QAHN Heritage Talks seek to connect region’s population with history

By Lawrence Belanger

Local Journalism Initiative

On Jan. 19, the Quebec Anglophone Heritage Network (QAHN) will host its first Heritage Talk of 2023, when Jean-François Lozier, Curator of French North American history at the Canadian Museum of History, will give a 30-minute talk based on his book “Flesh Reborn: The Saint Lawrence Valley Mission Settlements through the Seventeenth Century”. Lozier described the purpose of his book was to review conventional historical sources “against the grain and between the lines” in order to “figure out what is and isn’t being said about Indigenous peoples” in New France during the 17th century.

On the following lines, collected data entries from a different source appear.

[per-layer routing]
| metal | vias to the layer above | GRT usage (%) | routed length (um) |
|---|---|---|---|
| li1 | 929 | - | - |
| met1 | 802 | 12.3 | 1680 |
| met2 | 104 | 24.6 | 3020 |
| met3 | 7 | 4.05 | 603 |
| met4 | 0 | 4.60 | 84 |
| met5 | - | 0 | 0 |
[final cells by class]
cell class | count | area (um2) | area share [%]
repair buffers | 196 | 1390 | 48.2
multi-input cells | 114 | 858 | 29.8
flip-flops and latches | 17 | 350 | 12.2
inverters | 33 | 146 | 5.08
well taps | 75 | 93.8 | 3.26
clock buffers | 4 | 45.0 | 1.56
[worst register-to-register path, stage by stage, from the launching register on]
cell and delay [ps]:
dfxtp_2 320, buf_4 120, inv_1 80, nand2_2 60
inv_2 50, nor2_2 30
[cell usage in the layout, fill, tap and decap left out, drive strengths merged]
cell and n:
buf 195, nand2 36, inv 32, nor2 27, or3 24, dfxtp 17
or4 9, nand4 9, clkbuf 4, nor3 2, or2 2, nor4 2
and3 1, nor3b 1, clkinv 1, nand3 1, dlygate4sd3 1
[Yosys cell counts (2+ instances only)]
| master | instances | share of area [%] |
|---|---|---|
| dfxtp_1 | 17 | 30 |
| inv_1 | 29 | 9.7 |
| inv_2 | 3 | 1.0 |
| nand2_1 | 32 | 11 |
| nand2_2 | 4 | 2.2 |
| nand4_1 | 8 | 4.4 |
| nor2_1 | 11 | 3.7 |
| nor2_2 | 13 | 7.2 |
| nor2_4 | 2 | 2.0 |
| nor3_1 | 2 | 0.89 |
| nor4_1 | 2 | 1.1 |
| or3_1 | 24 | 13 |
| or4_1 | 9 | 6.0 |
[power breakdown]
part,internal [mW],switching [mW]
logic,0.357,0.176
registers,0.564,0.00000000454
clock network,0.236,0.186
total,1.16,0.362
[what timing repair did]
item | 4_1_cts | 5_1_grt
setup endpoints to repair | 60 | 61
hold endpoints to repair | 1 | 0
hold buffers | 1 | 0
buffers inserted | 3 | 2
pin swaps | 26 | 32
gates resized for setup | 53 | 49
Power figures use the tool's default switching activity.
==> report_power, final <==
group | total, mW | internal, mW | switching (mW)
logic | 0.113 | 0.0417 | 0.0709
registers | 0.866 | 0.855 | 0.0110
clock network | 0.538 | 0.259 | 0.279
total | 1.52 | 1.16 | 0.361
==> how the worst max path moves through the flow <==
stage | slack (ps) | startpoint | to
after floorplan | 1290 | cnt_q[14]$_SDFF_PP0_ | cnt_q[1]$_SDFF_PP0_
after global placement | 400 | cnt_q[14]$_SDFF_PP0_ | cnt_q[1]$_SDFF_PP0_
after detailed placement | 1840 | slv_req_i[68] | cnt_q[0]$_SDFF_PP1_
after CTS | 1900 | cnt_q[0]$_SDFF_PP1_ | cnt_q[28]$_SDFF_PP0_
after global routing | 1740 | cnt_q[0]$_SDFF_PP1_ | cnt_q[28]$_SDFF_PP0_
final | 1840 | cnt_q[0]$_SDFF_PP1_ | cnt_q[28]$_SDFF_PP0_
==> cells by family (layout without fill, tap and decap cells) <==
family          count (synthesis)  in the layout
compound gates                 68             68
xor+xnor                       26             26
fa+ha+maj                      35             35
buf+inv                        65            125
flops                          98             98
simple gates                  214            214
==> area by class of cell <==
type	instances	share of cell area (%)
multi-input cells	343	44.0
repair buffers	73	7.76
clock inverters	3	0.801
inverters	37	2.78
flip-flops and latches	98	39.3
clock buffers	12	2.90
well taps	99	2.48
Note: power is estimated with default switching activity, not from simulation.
File: src/hw/soc_io_cfg.svh
`ifndef SOC_IO_CFG_SVH
`define SOC_IO_CFG_SVH

// --------------------
// address map
// --------------------

// scratch memory sits in the 1MB region at 0x0010_0000
`define SCR_BASE_HI 12'h001
`define SCR_AW 12 // word address bits, adr[13:2]

// 256-byte register pages, matched on adr[31:8]
`define LED_PAGE 24'hFD0FFF
`define RAND_PAGE 24'hFD0FFD
`define TMR_PAGE 24'hFD0FFC

// --------------------
// random generator
// --------------------

`define RAND_TAPS 32'h80200003 // galois feedback mask
`define RAND_SEED_DEF 32'h1

// --------------------
// timer and watchdog
// --------------------

`define TMR_PERIOD_DEF 32'd100000
`define TMR_PULSE_ON 32'd150 // count where irq goes high
`define TMR_PULSE_OFF 32'd200
`define BUS_TIMEOUT 32 // busy cycles before bus error

`endif

File: src/hw/soc_io_pkg.sv
package soc_io_pkg;

	// --------------------
	// wishbone classic request
	// --------------------
	typedef struct packed {
		logic        cyc;
		logic        stb;
		logic        we;
		logic [3:0]  sel; // byte lanes
		logic [31:0] adr;
		logic [31:0] dat; // write data
	} wb_req_t;

	// response back to the outside master
	typedef struct packed {
		logic        ack;
		logic        err; // no slave answered in time
		logic [31:0] dat;
	} wb_resp_t;

	// --------------------
	// per-slave reply
	// --------------------

	// dat is zero whenever ack is low so replies can be or'ed
	typedef struct packed {
		logic        ack;
		logic [31:0] dat;
	} slv_resp_t;

endpackage

File: src/hw/io_bridge.sv
module io_bridge import soc_io_pkg::*; (
	input  logic      node_clk,
	input  logic      rst,
	input  wb_req_t   wb_req_i,
	output wb_resp_t  wb_resp_o,
	output wb_req_t   slv_req_o,
	input  slv_resp_t slv_resp_i,
	output logic      busy_o,
	input  logic      timeout_i
);

	typedef enum logic [2:0] {
		ST_IDLE,
		ST_ISSUE,   // one-cycle strobe to the slaves
		ST_WAIT,
		ST_RESPOND, // ack or err to the master
		ST_RECOVER  // master drops stb here
	} state_t;

	state_t      state;
	wb_req_t     req_q;
	logic        resp_ack;
	logic        resp_err;
	logic [31:0] resp_dat;

	// --------------------
	// control
	// --------------------
	always_ff @(posedge node_clk) begin
		if (rst) begin
			state <= ST_IDLE;
			resp_ack <= 1'b0;
			resp_err <= 1'b0;
		end else begin
			case (state)
				ST_IDLE: begin
					if (wb_req_i.cyc && wb_req_i.stb)
						state <= ST_ISSUE;
				end
				ST_ISSUE: state <= ST_WAIT;
				ST_WAIT: begin
					if (slv_resp_i.ack) begin // a late timeout loses to a real ack
						resp_ack <= 1'b1;
						state <= ST_RESPOND;
					end else if (timeout_i) begin
						resp_err <= 1'b1;
						state <= ST_RESPOND;
					end
				end
				ST_RESPOND: begin
					resp_ack <= 1'b0;
					resp_err <= 1'b0;
					state <= ST_RECOVER;
				end
				default: state <= ST_IDLE;
			endcase
		end
	end

	// --------------------
	// payload
	// --------------------
	always_ff @(posedge node_clk) begin
		if (state == ST_IDLE)
			req_q <= wb_req_i; // last one taken is the captured request
		if (state == ST_WAIT)
			resp_dat <= slv_resp_i.ack ? slv_resp_i.dat : 32'h0;
	end

	assign busy_o = (state == ST_ISSUE) || (state == ST_WAIT);

	always_comb begin
		slv_req_o = req_q;
		slv_req_o.cyc = busy_o;
		slv_req_o.stb = (state == ST_ISSUE);
	end

	assign wb_resp_o = '{ack: resp_ack, err: resp_err, dat: resp_dat};

endmodule
--- src/design/bip_datapath.sv ---
`timescale 1ns/1ps

module bip_datapath (
   input  logic              i_clk,
   input  logic              i_rst,
   input  bip_pkg::ctrl_t    i_ctrl,
   input  bip_pkg::operand_t i_operand,
   input  bip_pkg::word_t    i_mem_data,
   output bip_pkg::word_t    o_acc
);

   localparam int NB_EXT = bip_pkg::NB_WORD - bip_pkg::NB_OPERAND;

   bip_pkg::word_t acc;
   bip_pkg::word_t acc_next;
   bip_pkg::word_t imm_ext;
   bip_pkg::word_t alu_b;
   bip_pkg::word_t alu_res;

   // operand bit 10 is the sign
   assign imm_ext = {{NB_EXT{i_operand[bip_pkg::NB_OPERAND-1]}}, i_operand};

   // second alu operand
   always_comb begin
      if (i_ctrl.sel_imm) begin
         alu_b = imm_ext;
      end else begin
         alu_b = i_mem_data;
      end
   end

   // 16-bit wraparound on both paths
   always_comb begin
      if (i_ctrl.op_add) begin
         alu_res = acc + alu_b;
      end else begin
         alu_res = acc - alu_b;
      end
   end

   // accumulator source mux
   always_comb begin
      case (i_ctrl.acc_src)
         bip_pkg::ACC_SRC_MEM: begin
            acc_next = i_mem_data;
         end
         bip_pkg::ACC_SRC_IMM: begin
            acc_next = imm_ext;
         end
         bip_pkg::ACC_SRC_ALU: begin
            acc_next = alu_res;
         end
         default: begin
            acc_next = acc;             // hold, store keeps acc
         end
      endcase
   end

   always_ff @(posedge i_clk) begin
      if (i_rst) begin
         acc <= '0;
      end else if (i_ctrl.wr_acc) begin
         acc <= acc_next;
      end
   end

   assign o_acc = acc;                  // also the store write data

endmodule
`config.mk`:
```
export PLATFORM = sky130hd
export DESIGN_NAME = bip_control
export DESIGN_NICKNAME = d
export VERILOG_FILES = /design/src/design/bip_pkg.sv /design/src/design/bip_control.sv
export SDC_FILE = /design/constraint.sdc
export NUM_CORES = 1
export LEC_CHECK = 0
export BUFFER_PORTS_ARGS = -buffer_cell sky130_fd_sc_hd__buf_2
export CORE_MARGIN = 3
export CORE_UTILIZATION = 42
export CTS_BUF_LIST = sky130_fd_sc_hd__clkbuf_8 sky130_fd_sc_hd__clkbuf_16
export DETAILED_ROUTE_END_ITERATION = 16
export PLACE_DENSITY = 0.82
export SLEW_MARGIN = 20
export SYNTH_ARGS = -nofsm -noshare
export SYNTH_HDL_FRONTEND = slang
export SYNTH_SLANG_ARGS = --single-unit
```
`constraint.sdc`:
```
create_clock -name i_clk -period 2.4 [get_ports i_clk]
set_input_delay 0.24 -clock i_clk [delete_from_list [all_inputs] [get_ports i_clk]]
set_output_delay 0.24 -clock i_clk [all_outputs]
set_load 0.005 [all_outputs]
```
$ cat config.mk
export PLATFORM = sky130hd
export DESIGN_NAME = way_sram
export DESIGN_NICKNAME = d
export VERILOG_FILES = /design/src/verilog/way_sram.sv
export SDC_FILE = /design/constraint.sdc
export NUM_CORES = 2
export LEC_CHECK = 0
export ABC_AREA = 1
export BUFFER_PORTS_ARGS = -buffer_cell sky130_fd_sc_hd__buf_2
export CELL_PAD_IN_SITES_DETAIL_PLACEMENT = 1
export CELL_PAD_IN_SITES_GLOBAL_PLACEMENT = 1
export CORE_AREA = 2 2 507 383
export DETAILED_ROUTE_END_ITERATION = 8
export DIE_AREA = 0 0 509 385
export PLACE_DENSITY = 0.78
export SLEW_MARGIN = 10
export SYNTH_ARGS = -nofsm -noshare
export SYNTH_HDL_FRONTEND = slang
export SYNTH_SLANG_ARGS = --single-unit
$ cat constraint.sdc
create_clock -name clk -period 4.6 [get_ports clk]
set_input_delay 0.46 -clock clk [delete_from_list [all_inputs] [get_ports clk]]
set_output_delay 0.46 -clock clk [all_outputs]
set_load 0.02 [all_outputs]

The common view of French Canada’s history is not entirely accurate, according to Lozier. “You find it written up in history books as the history of French settlement and development of a society that starts from Champlain settling in Quebec City, and it growing from a fur trading post to a town, to the capital of a continent-wide French empire,” he explains. “In most of these books, when you look for Indigenous actors…they…tend to be secondary or even tertiary in their role [in the books].” In actuality, says Lozier, sources from New Amsterdam (later New York) and New England paint “a portrait of dynamic population movements, wars, epidemics,” and more amongst indigenous communities concurrent with French colonization.